We have compared the relative antithrombotic and antihemostatic effects of the very low molecular weight heparin CY222 with standard unfractionated heparin (SH) in a baboon model of platelet-dependent thrombosis. Thrombus formation was induced by placement of a thrombogenic device in an exteriorized femoral arteriovenous shunt under conditions of intermediate-shear blood flow. The device consisted of a collagen-coated cannular segment positioned proximal to two regions of expanded diameter exhibiting disturbed flow and stasis. Thrombus formation was measured in real time by indium 111-labeled platelet imaging. The collagen-coated surface accumulated thrombi composed largely of platelets, and the regions of disturbed flow were morphologically rich in fibrin and red cells. SH and CY222 were administered by continuous infusion for 1 hour. Although both heparin preparations abolished thrombus formation in the low-shear fibrin-rich regions at plasma levels less than 0.5 anti-Xa U/ml, platelet deposition onto the collagen surface was not reduced by either SH or CY222 at that dosage. These findings were consistent with previously observed therapeutic benefits of this level of anti-Xa activity in venous, but not arterial, thrombosis. Platelet deposition on the collagen was reduced in a dose-dependent manner by both SH and CY222 administered at doses between 1 and 5 anti-Xa U/ml.
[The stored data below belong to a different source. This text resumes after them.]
Source: an optimization exercise on an open RTL-to-GDS flow (aim: small area). Production flows keep margins and buffers that such runs may drop. In this exercise RTL edits were held to simulation tests only and were not proved equivalent to the original. No activity file was given, so power comes from the tool's default toggle rates.

Setup of run C:
// exec_unit
module exec_unit (
	input  logic        clk,
	input  logic        rst,
	input  logic        hold,
	input  logic [4:0]  mode,
	input  logic [1:0]  sub_mode,
	input  logic        rw,
	input  logic [31:0] x1,
	input  logic [31:0] x2,
	input  logic [4:0]  m_num,
	input  logic [4:0]  l_num,
	input  logic [3:0]  y1_sel,
	input  logic [1:0]  y2_sel,
	input  logic [31:0] tag_addr_in,
	input  logic [7:0]  tag_flags_in,
	input  logic        irq_in_valid,
	input  logic [7:0]  irq_in_num,
	output logic [31:0] y1,
	output logic [31:0] y2,
	output logic [3:0]  y1_channel,
	output logic [1:0]  y2_channel,
	output logic [31:0] tag_addr_out,
	output logic [7:0]  tag_flags_out,
	output logic        irq_out_valid,
	output logic [7:0]  irq_out_num
);
Settings: LEC_CHECK=0, CAP_MARGIN=20, CORE_MARGIN=2, CORE_UTILIZATION=45, GPL_TIMING_DRIVEN=0, SETUP_SLACK_MARGIN=0.4, SLEW_MARGIN=20; clock period 5.0 ns.
standard.sh (not shown) runs the stock make flow with config.mk's settings and CLKGATE_MAP_FILE= SYNTH_SCRIPT=/design/flow/synth_recipe.tcl, a recipe that flattens the netlist after the stock synthesis.
==> flow/flow/run.sh <==
#!/bin/bash
# Standard ORFS layout with three changes: synthesis maps with an area-oriented ABC script
# (synth_area.tcl wraps synth_recipe.tcl, registers untouched), ports get buf_1 buffers, and
# the clock tree uses clkbuf_8 buffers without dummy loads or wider clock wires. The rotator
# module rot32 is mapped onto inverting mux gates (see synth_area.tcl).
# Floorplan only removes synthesis buffers (REMOVE_ABC_BUFFERS) instead of repairing timing there.
# make's full output goes to layout.log here; ORFS keeps each step's log under orfs/logs.
set -euo pipefail
W=$PWD
export AREA_ABC_SCRIPT=$W/flow/area.abc
export FLOW_SYNTH_TCL=$W/synth_recipe.tcl
export ROT_ABC_SCRIPT=$W/flow/rot.abc
export ROT_LIB=$W/rot_cells.lib
python3 $W/flow/rot_lib.py $FLOW_HOME/platforms/sky130hd/lib/sky130_fd_sc_hd__tt_025C_1v80.lib $ROT_LIB
bash standard.sh \
	"SYNTH_SCRIPT=$W/flow/synth_area.tcl" \
	"SYNTH_KEEP_MODULES=rot32" \
	"REMOVE_ABC_BUFFERS=1" \
	"BUFFER_PORTS_ARGS=-buffer_cell sky130_fd_sc_hd__buf_1" \
	"CTS_ARGS=-sink_clustering_enable -repair_clock_nets -sink_clustering_size 30 -buf_list sky130_fd_sc_hd__clkbuf_8 -dont_use_dummy_load -apply_ndr none" \
	${FW_TARGETS:-finish} > layout.log 2>&1
==> flow/flow/area.abc <==
strash
dch -f
amap
topo
stime -c
==> flow/flow/rot.abc <==
strash
dch -f
amap
topo
==> flow/flow/rot_lib.py <==
# Writes a liberty file holding only the cells the rotator may be mapped onto, cut from the
# platform library: python3 rot_lib.py PLATFORM_LIB OUT_LIB
import re
import sys

text = open(sys.argv[1]).read()
start = text.index('\n    cell (')
parts = re.split(r'(?=\n    cell \()', text[start:])
keep = [p for p in parts
        if re.match(r'\n    cell \("?sky130_fd_sc_hd__(o22ai_1|inv_1|nand2_1|nor2_1)"?\)', p)]
open(sys.argv[2], 'w').write(text[:start] + ''.join(keep) + '\n}\n')
==> flow/flow/synth_area.tcl <==
# The standard synthesis (synth_recipe.tcl, registers untouched) with two mapping changes:
# the top module is mapped with an area-oriented ABC script (area.abc), and the rotator module
# rot32, kept apart until synth_recipe.tcl flattens the design, is mapped first onto inverting
# mux gates only (rot_cells.lib: o22ai, inv, nand2, nor2 cut from the platform library).
set ::area_abc_script $::env(AREA_ABC_SCRIPT)
set ::rot_abc_script $::env(ROT_ABC_SCRIPT)
set ::rot_lib $::env(ROT_LIB)
proc abc {args} {
  set i [lsearch -exact $args -script]
  if { $i >= 0 } {
    lset args [expr { $i + 1 }] $::area_abc_script
  }
  yosys abc -script $::rot_abc_script -liberty $::rot_lib rot32
  yosys abc {*}$args $::env(DESIGN_NAME)
}
source $::env(FLOW_SYNTH_TCL)
### run C -> run F
diff --git a/flow/flow/run.sh b/flow/flow/run.sh
--- a/flow/flow/run.sh
+++ b/flow/flow/run.sh
@@ -5,3 +5,2 @@
 # module rot32 is mapped onto inverting mux gates (see synth_area.tcl).
-# Floorplan only removes synthesis buffers (REMOVE_ABC_BUFFERS) instead of repairing timing there.
 # make's full output goes to layout.log here; ORFS keeps each step's log under orfs/logs.
@@ -17,3 +16,2 @@
 	"SYNTH_KEEP_MODULES=rot32" \
-	"REMOVE_ABC_BUFFERS=1" \
 	"BUFFER_PORTS_ARGS=-buffer_cell sky130_fd_sc_hd__buf_1" \
==> comparison <==
- Of run F and run C, it is run F that has the higher critical path depth in cells.
- Re met1 track demand over resource in global routing: run C was lower than run F.
- Cell area after layout went up slightly going from run C to run F.
- From run C to run F the numbers moved as follows: worst-case vdd ir drop fell by about 1.1%, share of cell area taken by multi-input logic gates was more or less identical, largest stage delay on the critical path +0.14 ns.
- Looking at met3 track utilization from global routing, run F sits 1.4 points higher than run C does.

port drivers added, routing unchanged:
In the flow no input, the clock included, has a driving cell. The finished layouts below were timed again as built, in two steps.
Step 1 assumes that a clkbuf_16 drives the clock port and a buf_2 every other input.
Step 2 moves the port delays by t, midway between the first and last clock arrival at a register: inputs arrive t later, outputs are due t later. That takes back most of the time a late clock gives input paths.
a / b / c = ideal / step 1 / step 2; a / b = the first two.
run | t, ns | slack for setup (ns) | cell pins on the clock port's net
run C | 0.499 | 0.439 / 0.465 / -0.034 | 1
run F | 0.497 | 0.477 / 0.498 / 0.000 | 1
With both steps, setup timing fails in run C, where it was met with ideal ports. The setup slack of run F, which loses most, moves by +0.021 ns with the drivers and by -0.477 ns with both steps.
It is important to note that although heparin preparations produced profound and equivalent antithrombotic effects for platelet-dependent thrombus formation at comparable levels at anti-Xa activity, SH prolonged both the coagulation time and the bleeding time substantially more than did CY222. Thus, in this model a platelet-dependent thrombotic events, CY222 showed a much more favorable ratio of antithrombotic to antihemostatic effects than did SH.